December 29, 2020

After the CDC asked Americans to stay at home and avoid travel over the holidays we responded in typical fashion.  As of the Wednesday before Thanksgiving, nearly 7 million travelers had gone through TSA checkpoints the previous seven days. That is up 22% from the previous week.  This compares to nearly 17 million people over the comparable seven-day period in 2019.  More than 1.19 million people flew on December 23 and 1.28 million on Sunday.  Sunday, December 27, set a record for the most people screened at TSA checkpoints since mid-March, when concerns about the spread of the coronavirus prompted stay-at-home orders and effectively stopped travel.  While flying in the sanitized air systems of a plane are seen are relatively safe, getting through the airport and allowing infected (asymptomatic) people on the plane are still problematic.

With health and government officials stressing staying home as the best way to protect yourself and others from getting sick, AAA anticipates at least a 10% drop in Thanksgiving travel, or 48 million driving.  This is the largest one-year decrease since the Great Recession in 2008.  This is also a drop from 55 million in 2019.   While driving allows you and your family to essentially quarantine in your car, you still interact with family and friends when you reach your destination.  Driving means you will only infect those you love.
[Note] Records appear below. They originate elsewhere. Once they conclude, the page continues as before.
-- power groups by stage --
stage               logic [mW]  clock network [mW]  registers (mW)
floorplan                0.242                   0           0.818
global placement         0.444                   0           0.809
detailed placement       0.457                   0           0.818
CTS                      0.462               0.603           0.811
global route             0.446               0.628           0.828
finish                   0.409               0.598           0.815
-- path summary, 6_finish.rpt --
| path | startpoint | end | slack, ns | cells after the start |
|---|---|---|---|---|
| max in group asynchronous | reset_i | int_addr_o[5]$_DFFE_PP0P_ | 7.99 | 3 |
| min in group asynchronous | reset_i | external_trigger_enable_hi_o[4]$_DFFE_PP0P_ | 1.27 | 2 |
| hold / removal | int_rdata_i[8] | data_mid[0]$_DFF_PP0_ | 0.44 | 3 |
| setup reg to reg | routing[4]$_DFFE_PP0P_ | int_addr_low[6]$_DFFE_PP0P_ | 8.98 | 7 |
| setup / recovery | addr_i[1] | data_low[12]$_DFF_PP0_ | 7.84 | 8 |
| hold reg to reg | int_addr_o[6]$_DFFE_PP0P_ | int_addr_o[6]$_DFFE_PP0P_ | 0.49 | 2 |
--- src/core/bmc_pkg.sv ---
// basic mode control package: register map, field positions, reset values, timing
// assumes a 50 MHz system clock and a 32-bit Avalon-MM register port
package bmc_pkg;

  // ****************************************
  // register map
  // ****************************************
  localparam int unsigned ADDR_W = 4;
  localparam logic [ADDR_W-1:0] BASIC_MODE_CONTROL_OFS = 4'h0;

  // field positions inside basic_mode_control
  localparam int unsigned SPEED_BIT = 13;
  localparam int unsigned AN_ENABLE_BIT = 12;
  localparam int unsigned POWER_DOWN_BIT = 11;
  localparam int unsigned ISOLATE_BIT = 10;
  localparam int unsigned AN_RESTART_BIT = 9;
  localparam int unsigned DUPLEX_BIT = 8;
  localparam int unsigned COL_TEST_BIT = 7;

  // values after reset for the plain read/write bits
  localparam logic POWER_DOWN_RST = 1'h0;
  localparam logic ISOLATE_RST = 1'h0;
  localparam logic AN_RESTART_RST = 1'h0;
  localparam logic COL_TEST_RST = 1'h0;
  // strap-loaded bits hold these until the straps are captured
  localparam logic DUPLEX_RST = 1'h0;
  localparam logic SPEED_RST = 1'h0;
  localparam logic AN_ENABLE_RST = 1'h0;

  // Avalon response codes
  localparam logic [1:0] RESP_OKAY = 2'h0;
  localparam logic [1:0] RESP_SLVERR = 2'h2;

  // ****************************************
  // timing
  // ****************************************
  localparam int unsigned CLK_PERIOD_NS = 20;
  localparam int unsigned BIT_TIME_NS = 10; // shortest bit time, 100 Mb/s
  localparam int unsigned COL_ASSERT_BITS = 512;
  localparam int unsigned COL_DEASSERT_BITS = 4;
  localparam int unsigned COL_ASSERT_MAX_CYC =
    (COL_ASSERT_BITS * BIT_TIME_NS) / CLK_PERIOD_NS;
  localparam int unsigned COL_DEASSERT_MAX_CYC =
    ((COL_DEASSERT_BITS * BIT_TIME_NS) / CLK_PERIOD_NS) < 1 ? 1 :
    ((COL_DEASSERT_BITS * BIT_TIME_NS) / CLK_PERIOD_NS);
  // cycles after reset release until synchronised straps are loaded
  localparam logic [1:0] STRAP_LOAD_CYC = 2'h2;

  // ****************************************
  // types
  // ****************************************
  // mode controls handed to the PHY functions
  typedef struct packed {
    logic power_down;
    logic isolate;
    logic an_enable;
    logic speed_100;
    logic full_duplex;
  } bmc_ctrl_s;

  // straps sampled at reset
  typedef struct packed {
    logic an_enable;
    logic speed_100;
    logic full_duplex;
  } bmc_strap_s;

  typedef enum logic [1:0] {
    BUS_IDLE,
    BUS_ANSWER
  } bmc_bus_e;

endpackage : bmc_pkg

--- src/core/bmc_basic_control.sv ---
// basic mode control register, low control bits, with Avalon-MM slave
// assumes MII tx_en and pcs_col come from logic on mclk; pins and straps are asynchronous
`timescale 1ns/1ps

// Summary of operation
// - power-down stops PHY, registers stay alive
// - pin low ORs in and sets bit
// - isolate bit cuts MII, management stays
// - restart bit reads one until initiated
// - restart write ignored when negotiation off
// - writing zero leaves running negotiation alone
// - duplex bit forces duplex, strap reset
// - collision test raises COL after TX_EN
// - COL falls within four bits
// - bits six to zero read zero
// - negotiation on overrides speed, duplex bits
module bmc_basic_control (
  input wire logic mclk,
  input wire logic nrst,
  // Avalon-MM slave
  input wire logic [bmc_pkg::ADDR_W-1:0] avs_address,
  input wire logic avs_read,
  input wire logic avs_write,
  input wire logic [3:0] avs_byteenable,
  input wire logic [31:0] avs_writedata,
  output logic [31:0] avs_readdata,
  output logic [1:0] avs_response,
  output logic avs_waitrequest,
  // pins and straps
  input wire logic power_down_interrupt_pin_n,
  input wire logic [2:0] strap_in,
  // auto-negotiation engine
  input wire logic an_restart_ack,
  input wire logic an_full_duplex,
  input wire logic an_speed_100,
  // MII towards the MAC
  input wire logic tx_en,
  input wire logic pcs_col,
  output logic col,
  output logic mii_out_en,
  // controls to the PHY functions
  output bmc_pkg::bmc_ctrl_s phy_ctrl,
  output logic phy_enable,
  output logic an_restart_req
);
  import bmc_pkg::*;

  // ****************************************
  // input synchronisers
  // ****************************************
  logic pd_pin_n;
  bmc_strap_s strap;

  bmc_sync #(
    .WIDTH(1),
    .RST_VAL(1'h1)
  ) u_pd_sync (
    .mclk(mclk),
    .nrst(nrst),
    .d(power_down_interrupt_pin_n),
    .q(pd_pin_n)
  );

  bmc_sync #(
    .WIDTH(3),
    .RST_VAL(3'h0)
  ) u_strap_sync (
    .mclk(mclk),
    .nrst(nrst),
    .d(strap_in),
    .q(strap)
  );

  // ****************************************
  // strap capture after reset release
  // ****************************************
  logic [1:0] strap_cnt;
  logic strap_load;

  assign strap_load = (strap_cnt == STRAP_LOAD_CYC);

  // count off the synchroniser delay, then load once
  always_ff @(posedge mclk or negedge nrst) begin
    if (!nrst) begin
      strap_cnt <= 2'h0;
    end else if (strap_cnt != 2'h3) begin
      strap_cnt <= strap_cnt + 2'h1;
    end
  end

  // ****************************************
  // Avalon-MM handshake
  // ****************************************
  bmc_bus_e bus_state;
  logic req;
  logic hit;
  logic wr_go;
  logic wr_lo;
  logic wr_hi;

  assign req = avs_read | avs_write;
  assign hit = (avs_address == BASIC_MODE_CONTROL_OFS);
  // request completes in the second cycle it is held
  assign avs_waitrequest = req & (bus_state != BUS_ANSWER);
  assign wr_go = avs_write & (bus_state == BUS_ANSWER) & hit;
  // lanes 2 and 3 carry no register bits and are ignored
  assign wr_lo = wr_go & avs_byteenable[0];
  assign wr_hi = wr_go & avs_byteenable[1];

  // one wait cycle per request
  always_ff @(posedge mclk or negedge nrst) begin
    if (!nrst) begin
      bus_state <= BUS_IDLE;
    end else begin
      case (bus_state)
        BUS_IDLE: begin
          if (req) begin
            bus_state <= BUS_ANSWER;
          end
        end
        BUS_ANSWER: begin
          bus_state <= BUS_IDLE;
        end
        default: begin
          bus_state <= BUS_IDLE;
        end
      endcase
    end
  end

  // ****************************************
  // register bits
  // ****************************************
  logic speed_sel;
  logic an_enable;
  logic power_down;
  logic isolate;
  logic an_restart;
  logic duplex_sel;
  logic col_test;

  // speed select, loaded from strap, used only while negotiation is off
  always_ff @(posedge mclk or negedge nrst) begin
    if (!nrst) begin
      speed_sel <= SPEED_RST;
    end else if (strap_load) begin
      speed_sel <= strap.speed_100;
    end else if (wr_hi) begin
      speed_sel <= avs_writedata[SPEED_BIT];
    end
  end

  // negotiation enable, loaded from strap; gates restart and forced modes
  always_ff @(posedge mclk or negedge nrst) begin
    if (!nrst) begin
      an_enable <= AN_ENABLE_RST;
    end else if (strap_load) begin
      an_enable <= strap.an_enable;
    end else if (wr_hi) begin
      an_enable <= avs_writedata[AN_ENABLE_BIT];
    end
  end

  // power-down: pin assertion sets the bit and wins over a write of zero
  always_ff @(posedge mclk or negedge nrst) begin
    if (!nrst) begin
      power_down <= POWER_DOWN_RST;
    end else if (!pd_pin_n) begin
      power_down <= 1'h1;
    end else if (wr_hi) begin
      power_down <= avs_writedata[POWER_DOWN_BIT];
    end
  end

  // isolate from MII
  always_ff @(posedge mclk or negedge nrst) begin
    if (!nrst) begin
      isolate <= ISOLATE_RST;
    end else if (wr_hi) begin
      isolate <= avs_writedata[ISOLATE_BIT];
    end
  end

  // restart request: set by a one written while negotiation is on,
  // cleared when the engine takes it or negotiation is off; a written zero changes nothing
  always_ff @(posedge mclk or negedge nrst) begin
    if (!nrst) begin
      an_restart <= AN_RESTART_RST;
    end else if (wr_hi && avs_writedata[AN_RESTART_BIT] && an_enable) begin
      an_restart <= 1'h1;
    end else if (an_restart_ack || !an_enable) begin
      an_restart <= 1'h0;
    end
  end

  // duplex select, loaded from strap
  always_ff @(posedge mclk or negedge nrst) begin
    if (!nrst) begin
      duplex_sel <= DUPLEX_RST;
    end else if (strap_load) begin
      duplex_sel <= strap.full_duplex;
    end else if (wr_hi) begin
      duplex_sel <= avs_writedata[DUPLEX_BIT];
    end
  end

  // collision test enable
  always_ff @(posedge mclk or negedge nrst) begin
    if (!nrst) begin
      col_test <= COL_TEST_RST;
    end else if (wr_lo) begin
      col_test <= avs_writedata[COL_TEST_BIT];
    end
  end

  // ****************************************
  // read path
  // ****************************************
  logic [15:0] reg_view;

  // low seven bits are never stored and always read zero
  always_comb begin
    reg_view = 16'h0000;
    reg_view[SPEED_BIT] = speed_sel;
    reg_view[AN_ENABLE_BIT] = an_enable;
    reg_view[POWER_DOWN_BIT] = power_down;
    reg_view[ISOLATE_BIT] = isolate;
    reg_view[AN_RESTART_BIT] = an_restart;
    reg_view[DUPLEX_BIT] = duplex_sel;
    reg_view[COL_TEST_BIT] = col_test;
  end

  // read data loaded in the wait cycle, stands at completion
  always_ff @(posedge mclk or negedge nrst) begin
    if (!nrst) begin
      avs_readdata <= 32'h0000_0000;
    end else if (req && bus_state == BUS_IDLE) begin
      avs_readdata <= (avs_read && hit) ? {16'h0000, reg_view} : 32'h0000_0000;
    end
  end

  // response code loaded with the data; unmapped addresses answer an error
  always_ff @(posedge mclk or negedge nrst) begin
    if (!nrst) begin
      avs_response <= RESP_OKAY;
    end else if (req && bus_state == BUS_IDLE) begin
      avs_response <= hit ? RESP_OKAY : RESP_SLVERR;
    end
  end

  // ****************************************
  // PHY controls
  // ****************************************
  logic pd_eff;

  // power-down is the bit or the pin
  assign pd_eff = power_down | ~pd_pin_n;

  // only the register block keeps running while powered down
  always_ff @(posedge mclk or negedge nrst) begin
    if (!nrst) begin
      phy_enable <= 1'h0;
    end else begin
      phy_enable <= ~pd_eff;
    end
  end

  // mode controls handed to the PHY functions, one cycle behind the bits
  always_ff @(posedge mclk or negedge nrst) begin
    if (!nrst) begin
      phy_ctrl <= '0;
    end else begin
      phy_ctrl.power_down <= pd_eff;
      phy_ctrl.isolate <= isolate;
      phy_ctrl.an_enable <= an_enable;
      // negotiated result overrides the forced bits while enabled
      phy_ctrl.speed_100 <= an_enable ? an_speed_100 : speed_sel;
      phy_ctrl.full_duplex <= an_enable ? an_full_duplex : duplex_sel;
    end
  end

  // restart request level toward the negotiation engine
  assign an_restart_req = an_restart & ~pd_eff;

  // ****************************************
  // MII collision and isolation
  // ****************************************
  // MAC-facing outputs are released while isolated or powered down
  assign mii_out_en = ~isolate & ~pd_eff;

  // collision follows tx_en with one cycle of delay in test mode,
  // well inside both the rise and the fall limits
  always_ff @(posedge mclk or negedge nrst) begin
    if (!nrst) begin
      col <= 1'h0;
    end else if (isolate || pd_eff) begin
      col <= 1'h0;
    end else if (col_test) begin
      col <= tx_en;
    end else begin
      col <= pcs_col;
    end
  end

endmodule : bmc_basic_control

--- src/core/bmc_sync.sv ---
// two-flop synchroniser for levels entering the mclk domain
// assumes each bit is a slow level; no bit relation is kept across the bus
`timescale 1ns/1ps
module bmc_sync #(
  parameter int unsigned WIDTH = 1,
  parameter logic [WIDTH-1:0] RST_VAL = '0
) (
  input wire logic mclk,
  input wire logic nrst,
  input wire logic [WIDTH-1:0] d,
  output logic [WIDTH-1:0] q
);

  logic [WIDTH-1:0] meta;

  // first stage feeds only the second stage
  always_ff @(posedge mclk or negedge nrst) begin
    if (!nrst) begin
      meta <= RST_VAL;
      q <= RST_VAL;
    end else begin
      meta <= d;
      q <= meta;
    end
  end

endmodule : bmc_sync

--- config.mk ---
export PLATFORM = sky130hd
export DESIGN_NAME = bmc_basic_control
export DESIGN_NICKNAME = d
export VERILOG_FILES = /design/src/core/bmc_pkg.sv /design/src/core/bmc_basic_control.sv /design/src/core/bmc_sync.sv
export SDC_FILE = /design/constraint.sdc
export NUM_CORES = 1
export LEC_CHECK = 0
export ABC_CLOCK_PERIOD_IN_PS = 1200
export BUFFER_PORTS_ARGS = -buffer_cell sky130_fd_sc_hd__buf_2
export CORE_UTILIZATION = 41
export CTS_CLUSTER_DIAMETER = 30
export CTS_CLUSTER_SIZE = 30
export DETAILED_ROUTE_END_ITERATION = 8
export PLACE_DENSITY_LB_ADDON = 0.25
export SETUP_SLACK_MARGIN = 0.4
export SKIP_LAST_GASP = 1
export SLEW_MARGIN = 0
export SYNTH_ARGS = -nofsm -noshare
export SYNTH_HDL_FRONTEND = slang
export SYNTH_SLANG_ARGS = --single-unit
--- constraint.sdc ---
create_clock -name mclk -period 1.2 [get_ports mclk]
set_input_delay 0.06 -clock mclk [delete_from_list [all_inputs] [get_ports mclk]]
set_output_delay 0.06 -clock mclk [all_outputs]
set_load 0.03 [all_outputs]
Yosys cells after proc, flatten, opt, wreduce, memory -nomap -nowiden
Index checks and enable logic that the tools add are counted.

Output and inout port bits: 44. Logic and storage cells: 70. Bits of input ports: 53. Flip-flop bits (word level): 60.

Muxes and demuxes: 18. $add $sub $neg: 1. Reduce and logical (&&, ||, !) cells: 11. Bitwise logic cells: 12. Equality and inequality tests: 6.

Operators with widths (count): 1-bit 2-to-1 mux (14); 14-bit 2-to-1 mux (1); 1-bit bitwise AND (7); 2-bit 2-to-1 mux (3); 2-bit != test (second input constant) (3); 1-bit logical AND (4); 4-bit logical NOT (1); 2-bit nonzero test (2); 1-bit NOT (3); 2-bit by 1-bit adder with 2-bit output (second input constant) (1); 2-bit by 1-bit equality test with 1-bit output (second input constant) (1); 2-bit equality test (second input constant) (1); 2-bit logical NOT (1); 1-bit logical OR (2); 2-bit by 1-bit != test with 1-bit output (second input constant) (1); 1-bit bitwise OR (2); 1-bit logical NOT (1).

Logic depth before layout (Yosys ltp)
Depth in word-level cells: 7. Mapped depth: 4. Gate-level depth less buffers: 4.

Modules after synthesis
From an unflattened synthesis, not the netlist that was laid out.

Cells, all modules: 130. Area, all modules: 1432.6 µm².

By module, submodules not included: bmc_basic_control (cells an instance 122, instances 1, area each 1229.9 µm²); bmc_sync at u_strap_sync (cells an instance 6, instances 1, area each 150.1 µm²); bmc_sync at u_pd_sync (cells an instance 2, instances 1, area each 52.6 µm²).

Least setup slack after synthesis
No wires, ideal clock.

Kind: register to output. Start: reg u_pd_sync.q. End: out mii_out_en. Cell stages (with the launch flop): 4. Slack: -0.007 ns. Arrival: 1.147 ns. Data required time: 1.140 ns. Cell sequence: dfstp_2 -> nor2b_1 -> inv_1 -> nor2_1.

Cells in the longest elaborated chain, start to end: 4.

RTL lines: from (decl) (line bmc_sync.sv:11) `output logic [WIDTH-1:0] q`; from (signal assigned) (line bmc_sync.sv:23) `q <= meta;`; 1-bit NOT (line bmc_basic_control.sv:257) `assign pd_eff = power_down | ~pd_pin_n;`; 1-bit bitwise OR (line bmc_basic_control.sv:257); net pd_eff (line bmc_basic_control.sv:254) `logic pd_eff;`; 1-bit NOT (line bmc_basic_control.sv:289) `assign mii_out_en = ~isolate & ~pd_eff;`; 1-bit bitwise AND (line bmc_basic_control.sv:289); to (decl) (line bmc_basic_control.sv:40) `output logic mii_out_en,`.

The timed path passes the listed nets, and every way through them passes these cells.

Worst setup path after layout
Same ends and word-level chain as after synthesis.

==> results.json <==
{
  "status": "finished, violations left",
  "failed_checks": "negative setup slack",
  "grt_usage_pct": 16.5,
  "htree_num_levels": 2,
  "yosysSeqAreaShare_pct": 58.1,
  "root_buffer": "clkbuf_4",
  "arrival_ps": 1290,
  "endpoint_kind": "primary output",
  "dr.pass1.iters": 4,
  "die-area_um2": 3720,
  "hold_viol": 0,
  "post-route-period-util_pct": 113,
  "ys_ff_latch": 33,
  "vias_per_cell": 4.48,
  "skew_ps": 15.1,
  "dp_worst_setup_slack_ps": -11.7,
  "syn2layout_area_growth_pct": 51.3,
  "boundaryPins": 97,
  "drv_slew": 0,
  "dp_hpwl_um": 1980,
  "grt_antenna_before_repair": 0,
  "rsz0062_at_grt": "true",
  "die_w_um": 61.0,
  "cts_tree": "built",
  "fin_ws_ps": -153,
  "worstSkewPairLatency_ps": 330,
  "startpoint_type": "register",
  "initial_core_util_pct": 42.7,
  "cts_max_path_buffers": 2,
  "synth_cells": 130,
  "syn_area_per_cell_um2": 11.0,
  "cts-buffers-inserted": 5,
  "gp_congestion": 0.794,
  "antenna_cells": 0,
  "ys_types": 27,
  "grt_pass1_vias": 990,
  "core_area_um2": 3340,
  "ant_nets": 0,
  "grt_pass1_wl_um": 4230,
  "port_buffers": 43,
  "path_class": "reg -> out",
  "drc": 0,
  "max_freq_ghz": 0.739,
  "p_per_area_nw_per_um2": 1140,
  "cts_sinks": 33,
  "maxCapViolations": 0,
  "wirelength_um": 2970,
  "cp_slowest_stage_delay_ps": 540,
  "synth_warnings": 0,
  "chipHeight_um": 61.0,
  "vias": 1116,
  "nets": 257,
  "crit_family": "flip-flops",
  "irDropWorstVdd_mv": 0.668,
  "placementRows": 21,
  "fin_tns_setup_ps": -304,
  "async_flop_share_pct": 100,
  "clkSlewWorstSetupHoldPaths_ps": 100,
  "drt-initial-drc-count": 33,
  "synth_edf_count": 0,
  "post-route-min-period_ps": 1350,
  "power_leakage_nw": 1.02,
  "synth_ff_type": "dfrtp_1",
  "wl_per_cell_um": 11.9,
  "cp_num_buf_inv": 2,
  "drive_above_1_share_pct": 47.3,
  "syn-cell-area_um2": 1430,
  "worst_path_max_delay_cell": "dfstp_2",
  "grt_max_degree": 21,
  "setup_viol": 2,
  "grt-ovfl-total": 0,
  "hp-class": "in -> reg",
  "required_ps": 1140,
  "crit_chain": "nor2b_4 > inv_2 > nor2_4 > buf_6",
  "critPathMaxFanout": 3
}
sequential cells by signal, indices dropped and copies added (netlist names), 2 cells and up:
signal	cells
avs_readdata	7
u_strap_sync.meta	3
u_strap_sync.q	3
strap_cnt	2
phy_ctrl	5
path summary, 6_finish.rpt:
kind	from	end	slack, ps	cells past startpoint
hold / removal	avs_writedata[9]	an_restart$_DFFE_PN0P_	30	3
setup / recovery	u_pd_sync.q$_DFF_PN1_	mii_out_en	-150	4
setup reg to reg	u_pd_sync.q$_DFF_PN1_	col$_DFF_PN0_	160	4
hold reg to reg	u_pd_sync.meta$_DFF_PN1_	u_pd_sync.q$_DFF_PN1_	360	0
min in group asynchronous	nrst	phy_ctrl[2]$_DFF_PN0_	200	2
max in group asynchronous	nrst	an_enable$_DFFE_PN0P_	540	3
kinds of logic after synthesis:
logic type / synth area share [%]
other: 0.263
DFF: 58.1
buffers and inverters: 15.5
adders and majority gates: 1.75
and+or+nand+nor: 12.3
muxes: 3.07
AOI/OAI and AO/OA: 8.42
xor gates and xnor gates: 0.614
worst reg2reg max path: cells and delay by family (launching register included):
kind	cells	cell delay (ps)
DFF	1	540
buffers and inverters	2	190
and+or+nand+nor	2	250
routing by layer:
layer  global-route usage (%)  up-vias  wire length, um  part of all wire [%]
li1                         -      523                -                     -
met1                     17.5      549             1130                    38
met2                     29.4       37             1630                    55
met3                     4.69        7              131                   4.4
met4                     9.09        0               72                   2.4
met5                        0        -                0                     0
per-stage QoR:
stage	hold WS (ps)	util (%)	instance area [um2]	std cells	power, mW
global route	27.5	64.7	2160	249	2.58
floorplan	-236	-	1590	155	1.65
detailed placement	38.2	50.3	1680	218	1.72
global placement	30.8	50.3	1680	218	1.71
CTS	21.6	61.3	2050	245	2.43
finish	25.2	64.7	2160	249	2.46
final cells by class:
type / instances / area [um2]
fill: 272 / 1180
sequential: 33 / 830
timing repair buffer: 68 / 576
clock buffer: 7 / 45.0
tap: 46 / 57.6
multi-input combinational: 89 / 622
inverter: 5 / 23.8
clock inverter: 1 / 5.00
power breakdown:
group          leakage (nW)  switching [mW]  total (mW)  internal [mW]
sequential            0.399          0.0725        1.27           1.20
combinational         0.596           0.355       0.622          0.267
clock                0.0293           0.341       0.569          0.228
cell usage in the layout, fill, tap and decap left out, types with 3 or more instances in the layout:
master         count
dfrtp_1           30
conb_1            26
buf_2             25
buf_6             24
nand2_1           15
o21ai_1           10
dlygate4sd3_1     10
buf_4              8
clkbuf_4           5
nor2b_1            4
inv_2              3
mux2_4             3
nand3_2            3
o21ai_2            3
synthesized netlist by cell type (all sizes together) (2+ instances only):
master | instances | area, um2
nand3 | 4 | 20.0
nor2b | 5 | 31.3
ha | 2 | 25.0
dfrtp | 31 | 776
clkbuf | 2 | 7.51
nand2 | 18 | 67.6
inv | 4 | 15.0
buf | 26 | 195
a21oi | 3 | 15.0
dfstp | 2 | 52.6
a31oi | 3 | 18.8
mux2 | 3 | 33.8
o21ai | 14 | 70.1
what timing repair did:
item                                    4_1_cts  5_1_grt
endpoints found under the setup margin       39       40
gates resized for setup                      49       16
setup buffers                                 8        4
hold buffers                                 10        0
endpoints found under the hold margin        26        0
gates cloned                                  1        0
pin swaps                                     4        8
(Power assumes the default switching activity.)
===== config.mk =====
export PLATFORM = sky130hd
export DESIGN_NAME = hci_uart_device_flat
export DESIGN_NICKNAME = d
export VERILOG_FILES = /design/src/shared/hci_uart_pkg.sv /design/src/shared/hci_link_if.sv /design/src/hw/hci_uart_device.sv /design/src/flat_wrapper.sv
export SDC_FILE = /design/constraint.sdc
export NUM_CORES = 1
export LEC_CHECK = 0
export BUFFER_PORTS_ARGS = -buffer_cell sky130_fd_sc_hd__buf_2
export CORE_UTILIZATION = 40
export CTS_BUF_LIST = sky130_fd_sc_hd__clkbuf_4
export CTS_CLUSTER_DIAMETER = 50
export CTS_CLUSTER_SIZE = 40
export DETAILED_ROUTE_END_ITERATION = 6
export GPL_TIMING_DRIVEN = 0
export SLEW_MARGIN = 20
export SYNTH_ARGS = -nofsm -noshare
export SYNTH_HDL_FRONTEND = slang
export SYNTH_SLANG_ARGS = --single-unit

===== constraint.sdc =====
create_clock -name I_MCLK -period 3 [get_ports I_MCLK]
set_input_delay 0.3 -clock I_MCLK [delete_from_list [all_inputs] [get_ports I_MCLK]]
set_output_delay 0.3 -clock I_MCLK [all_outputs]
set_load 0.01 [all_outputs]

===== src/shared/hci_uart_pkg.sv =====
// Shared constants, register map and state types of the host serial transport.
package hci_uart_pkg;
	// System clock rate and line rates.
	localparam int CLK_HZ = 50000000;
	localparam int BAUD_DEFAULT = 115200;
	localparam int BAUD_MAX = 4000000;
	// Cycles per bit at the power-up rate, rounded to the nearest cycle.
	localparam logic [15:0] DIV_DEFAULT = 16'((CLK_HZ + BAUD_DEFAULT / 2) / BAUD_DEFAULT);
	// Fewest cycles per bit, rounded up so the rate never passes the maximum.
	localparam logic [15:0] DIV_MIN = 16'((CLK_HZ + BAUD_MAX - 1) / BAUD_MAX);
	// Bit times of quiet line that count as an idle line.
	localparam int IDLE_BITS = 10;
	// Special characters.
	localparam logic [7:0] CHAR_XON = 8'h11;
	localparam logic [7:0] CHAR_XOFF = 8'h13;
	localparam logic [7:0] CHAR_H5_DELIM = 8'hc0;
	// Register byte offsets.
	localparam logic [4:0] REG_CTRL = 5'h00;
	localparam logic [4:0] REG_DIV = 5'h04;
	localparam logic [4:0] REG_STATUS = 5'h08;
	localparam logic [4:0] REG_MASK = 5'h0c;
	localparam logic [4:0] REG_TXDATA = 5'h10;
	localparam logic [4:0] REG_RXDATA = 5'h14;
	localparam logic [4:0] REG_INFO = 5'h18;
	// Control field positions.
	localparam int CTRL_PAR_EN = 0;
	localparam int CTRL_PAR_ODD = 1;
	localparam int CTRL_SLEEP = 2;
	localparam int CTRL_BURST = 3;
	localparam logic [3:0] CTRL_RESET = 4'h0;
	// Status and mask field positions.
	localparam int ST_BREAK = 0;
	localparam int ST_IDLE = 1;
	localparam int ST_FRAME = 2;
	localparam int ST_OVERFLOW = 3;
	localparam int ST_PARITY = 4;
	localparam int ST_UNDERFLOW = 5;
	localparam int ST_DETECTED = 6;
	localparam int ST_RATE = 7;
	localparam int ST_W = 8;
	// Info and receive data field positions.
	localparam int INFO_DETECTED = 0;
	localparam int INFO_H5 = 1;
	localparam int INFO_RTS = 2;
	localparam int INFO_CTS = 3;
	localparam int INFO_PAUSED = 4;
	localparam int INFO_FILL = 8;
	localparam int RXD_VALID = 8;
	// Receiver and transmitter states.
	typedef enum logic [4:0] {
		RX_IDLE = 5'b00001,
		RX_START = 5'b00010,
		RX_DATA = 5'b00100,
		RX_PAR = 5'b01000,
		RX_STOP = 5'b10000
	} rx_state_t;
	typedef enum logic [1:0] {
		TX_IDLE = 2'b01,
		TX_SEND = 2'b10
	} tx_state_t;
endpackage : hci_uart_pkg

===== src/shared/hci_link_if.sv =====
// Serial link between the controller end and the host end.
`timescale 1ns/1ps
interface hci_link_if;
	logic dev_txd; // Controller to host data line.
	logic host_txd; // Host to controller data line.
	logic dev_rts; // Controller request-to-send, high asks the host to stop.
	logic host_rts; // Host request-to-send, seen by the controller as clear-to-send.
	modport device (output dev_txd, output dev_rts, input host_txd, input host_rts);
	modport host (input dev_txd, input dev_rts, output host_txd, output host_rts);
endinterface : hci_link_if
During Christmas we find another surge in travel.  While AAA expects at least 34 million fewer travelers compared to last year’s holiday season, as many as 84.5 million Americans may still travel from Dec. 23 through Jan. 3, a decline in travel of at least 29%.  Travel by vehicle is faced with another challenge, car accidents.  The week between Christmas and New Years account for approximately 300 deaths annually, with 340 predicted for 2020.  This seems to be a dangerous time to travel even without the added risk of the pandemic.   Taken together, 90 million holiday travelers will head to destinations from Thanksgiving to New Years, despite the CDC’s recommendation to stay home.

Thoughts:  When I opened my paper this morning the front-page news reported what to expect for travel in 2021.  This touted the optimism of the travel industry for the coming year.  One reason given by John Thompson at the insurance company Chubb, was the, “deeply human desire to connect, to socialize and collaborate, to maintain and strengthen family bonds – those underlying attributes have not gone anywhere.”  Apparently, neither have our desire to only think of ourselves and ignore the health of those we “need” to see.  Even with the vaccine, we are preparing for the triple threat of the holiday surges.  Follow the science.  Change is coming and it starts with you.